Storage Magazine has announced their list of Best Storage Products from 2006. Storage hardware is definitely getting smarter. Two similar features that propagated through vendor products in 2006 are deduplication and single-instance storage (SIS). Both of these technologies try to identify data redundencies and to reduce the storage of multiple copies of data.
Compliance is significantly driving up the amount of electronic data that is being stored, particularly storage of emails and instant messages. Consider an email message sent to 15 staff members containing a 3MB attachment — archival of all 15 copies of the same email would be a huge waste of storage. Email archive software typically will use a single-instance storage (SIS) algorithm so that only one copy is stored and references or pointers are created that point to the shared copy.

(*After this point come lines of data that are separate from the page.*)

==> design.v <==
module shiftreg (ena, shamt, out);
	parameter REGS = 8; 							 
	parameter BITS = 3;								 
	parameter SHIFTS = 10;							 
	input wire ena;									 
	input wire [SHIFTS-1:0] shamt; 					 
	output wire [BITS-1:0] out; 					 
	reg [BITS-1:0] iout; 							 
	reg [BITS*REGS-1:0] ishift; 					 
	integer i; 										 
	assign out =  iout;
	initial begin 									 
		for (i = 0; i< REGS; i=i+1)  				 
			 ishift[(BITS * i)+:BITS] <= REGS-1 - i;
	iout <= 0;
	end
	always @ (posedge ena) begin 						 
		if (ena) begin 
			iout <= ishift[REGS*BITS-1:REGS*BITS-BITS];  
			ishift <= ishift << shamt;					 
		end 
	end
endmodule 
==> run.sh <==
#!/bin/bash
# OpenROAD 26Q1-2900-gdf79404cd8, Yosys 0.63+post, stock flow scripts
make -C /OpenROAD-flow-scripts/flow DESIGN_CONFIG=/design/flow/config.mk WORK_HOME=/design/flow/orfs finish
==> config.mk <==
export PLATFORM = sky130hd
export DESIGN_NAME = shiftreg
export DESIGN_NICKNAME = shiftreg
export VERILOG_FILES = /design/flow/design.v
export SDC_FILE = /design/flow/constraint.sdc
export NUM_CORES = 4
export LEC_CHECK = 1
export CORE_UTILIZATION = 30
==> constraint.sdc <==
current_design shiftreg

set clk_period 8.0
set clk_io_pct 0.2

create_clock -name clk0 -period $clk_period [get_ports {ena}]

set non_clock_inputs [all_inputs -no_clocks]
set_input_delay [expr $clk_period * $clk_io_pct] -clock clk0 $non_clock_inputs
set_output_delay [expr $clk_period * $clk_io_pct] -clock clk0 [all_outputs]
==> commit_impl_results.txt <==
Refresh implementation metrics

- As logged by OpenROAD, the buffers inserted on ports number 13.
* Total negative setup slack: 0 ns
- Internal Power: around 190 µW
- Clock skew after layout: between 0.01 and 0.015 ns
- Dominant combinational family: multiplexers
- The number of global-route vias before repair came to 1,553.
- In this run, post-CTS hold repair placed 0 buffers.
- The logs give a warning total of 25.
- CTS reports a maximum clock tree buffer depth of 2.
- Type of the tightest min-delay check: register to register
- The flow ran to the end, and the final reports show no timing, DRC or antenna violations.
* Floorplan die area: roughly 6700 µm²
* Final global-route overflow total: 0
- According to the I/O placement log, the pin count is 14.
- Net Switching: 67.4 µW
- The skew report gives the latency at the later pin of the worst-skew pair as 0.28 ns.
- Number of synthesis warnings: 1
* Power density relative to cell area: 120 nW/µm²
- The number of maximum-capacitance violations recorded for the run is 0.
- Once routing completed, OpenROAD measured the worst setup slack at between 4 and 5 ns.
- After routing the design area is approximately 2100 µm².
- Share of Yosys cell area claimed by the top area cell type: 28.3%
- Worst Path Max Fanout: 30
- Num rows: 28
* CTS H-tree lvls: 1
* Post-CTS setup buffer count: 0
* Count of TritonRoute iterations in the first routing pass: 4
- According to the timing report, the critical path is launched from shamt[2].
- Final hold analysis gives a worst-case slack of ~0.37 ns.
- Number of flops mapped to enable cells by yosys: 0
- Reported leakage power: around 0.74 nW
* Unrepaired setup endpoints after global routing: no
* Aggregate routed wire length: between 4000 and 5000 µm
* Maximum number of pins on one net before global-route repair: ~44
- Per the detail_route report, DRC violations left total 0.
- Looking at area per cell type in the netlist, the leader is sky130_fd_sc_hd__dfxtp_1.
* Routed via count divided by cell count: ~5.7
- Drt wl/cell: roughly 17 µm
- In this run, post-CTS repair resized a total of 0 instances.
- Layout cells sized above 1: around an eighth
* Placed cell count: between 200 and 300
* Compound-cell area share of the yosys netlist: roughly an eighth
* FP Util: between 30% and 40%
- Launching element type of the critical path: input pin
- The synthesis report gives the async set-or-reset register share as 0%.
- Net switching is a little over a quarter of the power.
- The finished layout holds between 200 and 300 standard cells, fillers aside.
- Looking at the setup timing report, the critical path kind is input pin to register.
* Period minus WS final: 3.33 ns
- Required time of the worst setup path: 8.14 ns
* Multiplexer share of the synthesized area: roughly a third
- Total clock buffers created by CTS: 3
* Distinct lib cells: 43
- In the synthesized netlist, the number of instances is 211.
- Of the available clock period, the critical path in the final layout requires approximately two fifths.
- After synthesis, the most frequently instantiated cells are sky130_fd_sc_hd__mux2i_1 (33), sky130_fd_sc_hd__dfxtp_1 (27), sky130_fd_sc_hd__nor2_1 (24).
- Core area: 6030 µm²
- Final estimated routing congestion in global placement: between 0.8 and 0.9
- The timing report gives the clock slew at the launch and capture registers of the worst setup and hold paths as ~0.09 ns.
* Cell area after technology mapping: ~1900 µm²
* Top cells by area, synth: sky130_fd_sc_hd__dfxtp_1 (28%), sky130_fd_sc_hd__mux2i_1 (17%), sky130_fd_sc_hd__mux4_2 (12%)
* Adder and majority gate portion of the synthesized area: 0%
- Max Slew Vio Count: 0
- The first global-routing pass estimated approximately 8300 µm of wire.
- In this build the clock could be raised as far as between 0.2 and 0.3 GHz.
- The stat command in Yosys gives a chip area of 1910 µm².
* Post-detailed-route count of antenna-violating nets: 0
- The tree built by TritonCTS fans out to 27 sinks.
* Worst rel slew slack: 62.3%
- Actual transition at the worst max-transition pin: about 0.57 ns
- Per the synth log, the flip-flop and latch total comes to 27.
- The final antenna diode tally reported by the flow is 0.
- The die is a little over 80 µm wide.
- Initial antenna violation count: 0
- CTS Root Buffer Type: sky130_fd_sc_hd__clkbuf_8
- In this run the layout overhead on the synthesized area is reported as 10.7%.
- In the Yosys report the total cell count is 211.
* Instance area after placement: about 2100 µm²
* Clock power share: between 30% and 40%
- For reference, the post-synthesis area per instance comes to roughly 9 µm².
* Clock tree from TritonCTS: built
- In this run, the combinational gates consume approximately 15% of the power.
- Share of synthesized area occupied by flip-flops and latches: approximately 28%
* Hold path startpoint: ishift[21]
- Cells fill a little over a third of the core in the end.
* Register share of total power: 53.2%
* Worst path arrival time: 3.47 ns
- The final report lists the setup-violating endpoint count as 0.
- At the placement stage, the worst setup path has a slack of about 4.4 ns.
- Of the total synthesized cell area, the portion taken by XOR and XNOR cells is 0%.
* Final-report hold violation count: 0
- The most common cell in the synthesized netlist is sky130_fd_sc_hd__mux2i_1.
- According to the dpl log, the detail-placed design has an HPWL of around 3700 µm.
- Highest ir drop seen on vdd: between 90 and 100 µV
- The worst setup path is captured at a register.
- Simple-gate area share of the yosys netlist: approximately a fifth
* Floorplan die height: 81.8 µm
- Summing internal, switching and leakage power gives approximately 250 µW.
* Most used flip-flop cell: sky130_fd_sc_hd__dfxtp_1
* All-layer global routing usage: between 10% and 20%
- Count of routing violations after the opening detailed-route iteration: between 150 and 200
- The detailed router placed around 1,700 vias in this run.
- The launch point of the worst register-to-register path is recorded as ishift[10].
[path summary, 6_finish.rpt]
kind,end,slack (ns),depth (start not counted)
hold reg to reg,iout[0],0.37,0
setup reg to reg,ishift[13],6.49,5
hold / removal,iout[0],0.37,0
setup / recovery,ishift[21],4.67,6
[placed cells by master (no fill, tap or decap), types with 2 or more instances in the layout]
cell type                         count
sky130_fd_sc_hd__mux2i_1             33
sky130_fd_sc_hd__dfxtp_1             27
sky130_fd_sc_hd__nor2_1              24
sky130_fd_sc_hd__nand2_1             16
sky130_fd_sc_hd__clkdlybuf4s50_1     12
sky130_fd_sc_hd__mux4_2              10
sky130_fd_sc_hd__nor2b_1              8
sky130_fd_sc_hd__a21oi_1              7
sky130_fd_sc_hd__mux2_2               7
sky130_fd_sc_hd__nor3_1               7
sky130_fd_sc_hd__a31oi_1              7
sky130_fd_sc_hd__a211oi_1             5
sky130_fd_sc_hd__nand3_1              5
sky130_fd_sc_hd__buf_4                5
sky130_fd_sc_hd__nand4_1              4
sky130_fd_sc_hd__inv_1                3
sky130_fd_sc_hd__o21ai_0              3
sky130_fd_sc_hd__clkbuf_8             3
sky130_fd_sc_hd__nand2b_1             2
sky130_fd_sc_hd__or3_1                2
sky130_fd_sc_hd__and2_1               2
sky130_fd_sc_hd__a22oi_1              2
sky130_fd_sc_hd__nor4_1               2
[state kept, by name (all words and copies together) (netlist names)]
signal and count:
iout 3, ishift 24
[cells by family after synthesis]
group,after synthesis
and+or+nand+nor,78
AOI/OAI and AO/OA,36
buffers and inverters,20
DFF,27
muxes,50
[final cells by class]
class | count | area (µm²)
Sequential cell | 27 | 541
Timing Repair Buffer | 18 | 163
Clock buffer | 4 | 45.0
Multi-Input combinational cell | 164 | 1260
Inverter | 3 | 11.3
Tap cell | 75 | 93.8
Fill cell | 625 | 3910
[per-layer routing]
layer | vias to the layer above | global-route usage, % | share of wire (%)
li1 | 801 | - | -
met1 | 769 | 27.4 | 46
met2 | 84 | 23.5 | 44
met3 | 10 | 3.72 | 9.3
met4 | 0 | 2.81 | 1.5
met5 | - | 0 | 0
[power by group through the flow]
stage,sequential [mW],clock [mW],combinational (mW)
global route,0.135,0.0869,0.0418
finish,0.135,0.0806,0.0385
CTS,0.135,0.0819,0.0380
[worst max-delay path: stages]
cell and delay, ns:
sky130_fd_sc_hd__clkdlybuf4s50_1 0.46, sky130_fd_sc_hd__buf_4 0.36, sky130_fd_sc_hd__mux2i_1 0.34, sky130_fd_sc_hd__nand2b_1 0.09
sky130_fd_sc_hd__a31oi_1 0.44, sky130_fd_sc_hd__o21ai_0 0.17
Power figures rest on the tool's default switching activity, not on a simulated workload.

Deduplication technology looks beyond file-level storage and tries to identify redundancies on a subfile or block level. Similar to the way SIS works, when replicated data is identified, one copy is retained and referenced from multiple places.
Deduplication is particularly useful for backups because only unique data block differences need to be backed up. The deduplication process can be broken down into three steps:
- Analysis – An image of the backup data is analyzed. The analysis may use hints from information like metadata, and file and path names.
- Redundancy Identification — Based on the analysis, identify which data pieces are redundant. Rather than bit-by-bit comparisons, a hash algorithm is typically applied to a block of data which creates a unique signature for that block. Redundant blocks are identified when their hash signatures match. Common hash algorithms used might be SHA-1, MD5 or some proprietary method.
Bit-by-bit comparisons are sometimes done too, and that produces the most efficient identification, but the method is very I/O and compute intensive. - Redundancy Elimination — Reference pointers need to be created. Depending on the product vendor, either forward or reverse referencing is used. Reverse references point to the first occurrence of the data. Forward references writes out the current data and updates the previous occurence to be a pointer to the new area.
Another consideration is something that is called in-band and out-of-band deduplication. In-band means that deduplication is performed as the data is collected and written. Out-of-band is a secondary asynchronous process that happens later.
In-band processing can slow down the backup process because of the deduplication processing. Out-of-band dumps a complete backup to disk and then applies deduplication.
Out-of-band processing has the advantage that deduplication could be run across parallel processes. But it also has the disadvantage that during the duplication process the data may need to be read more times and if multiple processes are used, there could be disk contention problems. Out-of-band also requires that an original data image be captured and then shrunk during the deduplication process which means that more disk space needs to be available.